The Harris tool is the latest addition to a group of scanning tools that the Army uses, said Patrick Swan, a spokesman for the Army's chief information officer.
"Our goal is to automate as much as we can to allow systems administrators to concentrate on the many other things that they are required to do," said Swan. He added that part of the goal of the Harris deployment is to centralise global monitoring at the Pentagon to provide an overall view of the Army's global network risk posture. "Our approach is a defense in depth using many different tools," he said.
Word of the Army programme comes as the SANS Institute, a research organisation for systems administrators and security managers, is close to completing a "consensus list" of the highest-priority vulnerabilities detected by the most popular automated scanning systems.
The tools include those offered by Internet Security Systems (ISS), Symantec and the National Institute of Standards and Technology, as well as Nessus shareware. Harris' STAT Scanner has not been added yet but likely will be in the near future, said Alan Paller, director of SANS.
"The shortcut to improved security [is] universal, repeatable monitoring," said Paller, adding that NASA uses ISS Scanner to keep tabs on vulnerabilities. "The Army is now trying Harris STAT. The big difference is that NASA picked the most critical vulnerabilities rather than looking at all 2,000. The latter always leads to overload and lack of action. NASA's approach works."
SANS is also working on a site certification program based on the consensus vulnerability list, Paller said. Weekly updates will make the service "enormously useful" to administrators who are increasingly becoming buried under the large volume of scan reports, not knowing which of the problems... are actually important," he said.
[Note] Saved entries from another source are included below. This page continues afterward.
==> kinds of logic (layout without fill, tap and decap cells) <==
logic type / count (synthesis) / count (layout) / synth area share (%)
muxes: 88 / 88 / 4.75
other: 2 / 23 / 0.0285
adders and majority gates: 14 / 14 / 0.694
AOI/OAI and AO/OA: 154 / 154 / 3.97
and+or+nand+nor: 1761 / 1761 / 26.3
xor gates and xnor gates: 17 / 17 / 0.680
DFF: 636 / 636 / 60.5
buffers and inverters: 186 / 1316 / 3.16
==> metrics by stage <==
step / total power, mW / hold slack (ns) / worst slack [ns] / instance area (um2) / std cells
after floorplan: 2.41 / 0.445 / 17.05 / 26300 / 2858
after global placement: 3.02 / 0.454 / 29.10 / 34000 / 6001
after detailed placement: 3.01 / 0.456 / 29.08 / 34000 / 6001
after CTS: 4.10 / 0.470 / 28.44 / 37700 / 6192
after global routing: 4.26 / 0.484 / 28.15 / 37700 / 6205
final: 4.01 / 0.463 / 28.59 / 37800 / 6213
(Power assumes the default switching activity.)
===== src/rtl/chronos_pkg.sv =====
// Shared types and constants for the Chronos RV32I front-end.
package chronos_pkg;

  localparam int unsigned XLEN       = 32;
  localparam int unsigned INST_BYTES = 4;

  localparam logic [XLEN-1:0] DEFAULT_RESET_PC = 32'h0000_0000;

  typedef enum logic [1:0] {
    ST_IDLE = 2'd0,
    ST_RUN  = 2'd1,
    ST_HALT = 2'd2,
    ST_TRAP = 2'd3
  } fetch_state_e;

  typedef struct packed {
    logic [XLEN-1:0] pc;
    logic [XLEN-1:0] inst;
  } fetch_entry_t;

endpackage


===== src/rtl/fetch_buf.sv =====
// Shift-register FIFO of {pc, inst} pairs; head is always slot 0 and
// keeps its last value once the buffer drains.
module fetch_buf
  import chronos_pkg::*;
#(
  parameter  int unsigned DEPTH = 2,
  localparam int unsigned CNT_W = $clog2(DEPTH + 1)
) (
  input  logic             clk,
  input  logic             rst,
  input  logic             i_push,
  input  logic             i_pop,
  input  logic             i_flush,
  input  fetch_entry_t     i_din,
  output logic [CNT_W-1:0] o_count,
  output fetch_entry_t     o_head
);

  fetch_entry_t     r_mem [DEPTH];
  fetch_entry_t     w_mem_nxt [DEPTH];
  logic [CNT_W-1:0] r_count;

  // Next storage contents: pop shifts toward slot 0, push fills the first free slot.
  always_comb begin
    w_mem_nxt = r_mem;
    for (int i = 0; i < int'(DEPTH); i++) begin
      if (i_pop) begin
        if (i_push && (CNT_W'(i + 1) == r_count)) begin
          w_mem_nxt[i] = i_din;
        end else if (CNT_W'(i + 1) < r_count) begin
          w_mem_nxt[i] = r_mem[(i < int'(DEPTH) - 1) ? i + 1 : i];
        end
      end else if (i_push && (CNT_W'(i) == r_count)) begin
        w_mem_nxt[i] = i_din;
      end
    end
  end

  // Storage and occupancy; flush empties the buffer but leaves the head visible.
  always_ff @(posedge clk or negedge rst) begin
    if (!rst) begin
      r_count <= '0;
      for (int i = 0; i < int'(DEPTH); i++) begin
        r_mem[i] <= '0;
      end
    end else if (i_flush) begin
      r_count <= '0;
    end else begin
      r_mem <= w_mem_nxt;
      case ({i_push, i_pop})
        2'b10:   r_count <= r_count + CNT_W'(1);
        2'b01:   r_count <= r_count - CNT_W'(1);
        default: r_count <= r_count;
      endcase
    end
  end

  assign o_count = r_count;
  assign o_head  = r_mem[0];

endmodule


===== src/rtl/fetch_stage.sv =====
// Instruction fetch front-end: owns the PC, requests instruction words,
// buffers them and hands them to decode; handles redirects and halt.
module fetch_stage
  import chronos_pkg::*;
#(
  parameter logic [31:0] RESET_PC  = DEFAULT_RESET_PC,
  parameter int unsigned BUF_DEPTH = 2
) (
  input  logic        clk,
  input  logic        rst,
  output logic [31:0] fetch_addr,
  output logic        fetch_req,
  input  logic [31:0] request_data,
  input  logic        fetch_data_valid,
  input  logic        redirect_valid,
  input  logic [31:0] redirect_pc,
  input  logic        halt,
  output logic        inst_valid,
  input  logic        inst_ready,
  output logic [31:0] inst_data,
  output logic [31:0] inst_pc,
  output logic        misalign
);

  localparam int unsigned CNT_W = $clog2(BUF_DEPTH + 1);

  fetch_state_e     r_state;
  logic [XLEN-1:0]  r_pc;
  logic             r_misalign;

  logic [CNT_W-1:0] w_count;
  fetch_entry_t     w_head;
  fetch_entry_t     w_din;
  logic             w_push;
  logic             w_pop;
  logic             w_inst_valid;

  // Request only while running with buffer space; a redirect kills it in-cycle.
  assign fetch_req    = (r_state == ST_RUN) && (w_count < CNT_W'(BUF_DEPTH)) && !redirect_valid;
  assign w_push       = fetch_req && fetch_data_valid;
  assign w_inst_valid = (w_count != '0);
  assign w_pop        = w_inst_valid && inst_ready;
  assign w_din        = '{pc: r_pc, inst: request_data};

  fetch_buf #(
    .DEPTH (BUF_DEPTH)
  ) u_buf (
    .clk     (clk),
    .rst     (rst),
    .i_push  (w_push),
    .i_pop   (w_pop),
    .i_flush (redirect_valid),
    .i_din   (w_din),
    .o_count (w_count),
    .o_head  (w_head)
  );

  // Fetch control FSM with PC and sticky misalign flag; redirect overrides everything.
  always_ff @(posedge clk or negedge rst) begin
    if (!rst) begin
      r_state    <= ST_IDLE;
      r_pc       <= RESET_PC;
      r_misalign <= 1'b0;
    end else if (redirect_valid) begin
      r_pc <= redirect_pc;
      if (redirect_pc[1:0] != 2'b00) begin
        r_misalign <= 1'b1;
        r_state    <= ST_TRAP;
      end else begin
        r_misalign <= 1'b0;
        r_state    <= halt ? ST_HALT : ST_RUN;
      end
    end else begin
      if (w_push) begin
        r_pc <= r_pc + XLEN'(INST_BYTES);
      end
      case (r_state)
        ST_IDLE: r_state <= halt ? ST_HALT : ST_RUN;
        ST_RUN:  if (halt) r_state <= ST_HALT;
        ST_HALT: if (!halt) r_state <= ST_RUN;
        ST_TRAP: r_state <= ST_TRAP;
        default: r_state <= ST_IDLE;
      endcase
    end
  end

  assign fetch_addr = r_pc;
  assign inst_valid = w_inst_valid;
  assign inst_data  = w_head.inst;
  assign inst_pc    = w_head.pc;
  assign misalign   = r_misalign;

endmodule

===== config.mk =====
export PLATFORM = sky130hd
export DESIGN_NAME = fetch_stage
export DESIGN_NICKNAME = d
export VERILOG_FILES = /design/src/rtl/chronos_pkg.sv /design/src/rtl/fetch_buf.sv /design/src/rtl/fetch_stage.sv
export SDC_FILE = /design/constraint.sdc
export NUM_CORES = 1
export LEC_CHECK = 0
export BUFFER_PORTS_ARGS = -buffer_cell sky130_fd_sc_hd__buf_4
export CAP_MARGIN = 0
export CORE_MARGIN = 4
export CORE_UTILIZATION = 55
export DETAILED_ROUTE_END_ITERATION = 12
export HOLD_SLACK_MARGIN = 0.03
export PLACE_DENSITY = 0.8
export RECOVER_POWER = 25
export SLEW_MARGIN = 5
export SYNTH_ARGS = -nofsm -noshare
export SYNTH_HDL_FRONTEND = slang
export SYNTH_SLANG_ARGS = --single-unit

===== constraint.sdc =====
create_clock -name clk -period 4 [get_ports clk]
set_input_delay 0.2 -clock clk [delete_from_list [all_inputs] [get_ports clk]]
set_output_delay 0.2 -clock clk [all_outputs]
set_load 0.03 [all_outputs]

---- Word level (Yosys, flattened, before mapping) ----
Index checks and enable logic that the tools add are counted.
W data, S select, Z words.
operators by class
  add/subtract/negate cells ............... 3
  $lt $le $gt $ge ......................... 2
  equal/unequal tests ..................... 11
  multiplexer cells ....................... 18
  bitwise logic cells ..................... 1
  reductions and logical operators ........ 19
operator list
  kind                     count
  $mux W64                 7
  $mux W32                 2
  $add A32 B3 Y32 const B  1
  $mux W2                  6
  $reduce_bool A2 Y1       5
  $ne A3 B3 Y1 const B     3
  $pmux W2 S4              1
  $logic_and A1 B1 Y1      7
  $eq A2 B2 Y1 const B     3
  $reduce_and A3 Y1        2
  $eq A2 B1 Y1 const B     2
  $logic_not A2 Y1         2
  $pmux W2 S2              1
  $reduce_bool A3 Y1       1
  $add A2 B1 Y2 const B    1
  $eq A1 B2 Y1 const A     1
  $eq A2 B2 Y1 const A     1
  $lt A1 B2 Y1 const A     1
  $lt A2 B2 Y1 const B     1
  $ne A2 B2 Y1 const B     1
  $reduce_and A2 Y1        1
  $sub A2 B1 Y2 const B    1
  $logic_not A1 Y1         1
  $mux W1                  1
  $not A1 Y1               1
storage, ports and cells
  flip-flop bits (word level) ............. 165
  output and inout bits ................... 99
  word-level logic and storage cells ...... 62

---- Depth between registers and ports, before layout ----
Gate-level depths: netlist of run 1.
  depth in word-level cells ............... 7
  mapped depth ............................ 10

---- Modules after synthesis ----
From an unflattened synthesis of run 1, not the netlist that was laid out.
second synthesis, totals
  cells, all modules ...................... 664
  area total of the unflattened synthesis .. 8265.4 um^2
by module, submodules not included
  module       instances  cells each  area each (um^2)
  fetch_buf    1          427         6203.4
  fetch_stage  1          237         2062.0

---- Worst setup path before layout of run 1 ----
OpenSTA, ideal clock, no wires.
  path type ............................... flip-flop to flip-flop
  from .................................... register u_buf.r_count[1] (netlist: u_buf.o_count[1])
  to ...................................... register u_buf.r_mem[35] (netlist name)
  library setup time ...................... 125 ps
  arrival time ............................ 2017 ps
  setup slack ............................. 1858 ps
  cell stages (with the launch flop) ...... 6
  path buffers ............................ 1
  period minus slack after synthesis ...... 2142 ps
  cells stage by stage .................... dfrtp_1 nor4b_4 nand2_4 nor2_4 buf_2 mux2_2
on the way
  longest elaborated chain between the ends .. 7
RTL lines
  item                                                                        line                              source
  start: declaration                                                          fetch_buf.sv:21                   logic [CNT_W-1:0] r_count;
  start signal: assignment                                                    fetch_buf.sv:51                   2'b10: r_count <= r_count + CNT_W'(1);
  start signal: assignment                                                    fetch_buf.sv:52                   2'b01: r_count <= r_count - CNT_W'(1);
  start signal: assignment                                                    fetch_buf.sv:53                   default: r_count <= r_count;
  $lt A2 B2 Y1 (*)                                                            fetch_stage.sv:39                 assign fetch_req = (r_state == ST_RUN) && (w_count < CNT_W'(BUF_DEPTH)) && !redirect_valid;
  $logic_and A1 B1 Y1 (*) (2 in series)                                       fetch_stage.sv:39
  via fetch_req                                                               fetch_stage.sv:12                 output logic fetch_req,
  $logic_and A1 B1 Y1 (*)                                                     fetch_stage.sv:40                 assign w_push = fetch_req && fetch_data_valid;
  $logic_and A1 B1 Y1, on equally long branches                               fetch_buf.sv:28, fetch_buf.sv:33
  $ne A2 B2 Y1 (no source line) / $reduce_bool A2 Y1 (equally long branches)  n/a
  $reduce_and A3 Y1 (no source line) (*)                                      n/a
  end signal: assignment                                                      fetch_buf.sv:49                   r_mem <= w_mem_nxt;
  end: declaration                                                            fetch_buf.sv:19                   fetch_entry_t r_mem [DEPTH];
The timed path passes the listed nets; every way through them passes the cells marked *.
A chain may end at the register's enable or synchronous reset.

---- Final worst setup path of run 1 ----
  from .................................... register u_buf.r_count[1] (netlist: u_buf.o_count[1])
  to ...................................... register u_buf.r_mem, in the netlist u_buf.o_head[39]
on the way
  longest elaborated chain between the ends .. 7
RTL lines
  item                                                                   line
  $lt A2 B2 Y1                                                           fetch_stage.sv:39
  $logic_and A1 B1 Y1 (2 in series)                                      fetch_stage.sv:39
  $logic_and A1 B1 Y1                                                    fetch_stage.sv:40
  $logic_and A1 B1 Y1, on equally long branches                          fetch_buf.sv:28, fetch_buf.sv:33
  $ne A3 B3 Y1 (no source line) (tied with other cells)                  n/a
  $reduce_and A3 Y1 (no source line) / $mux W64 (equally long branches)  n/a
Several ways; a longest one is shown, not always the timed one.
A potential difference between the Army's program and one appropriate for a business lies in the level of risk that individual systems face, said Richard Hunter, an analyst at Gartner.
"It's unclear what level of analysis is being done beforehand to determine appropriate levels of security for particular systems," said Hunter, referring to the Army's roll out of STAT Scanner. "In most businesses, it's a waste of resources to protect every system to the maximum extent possible. Some systems just aren't that mission-critical."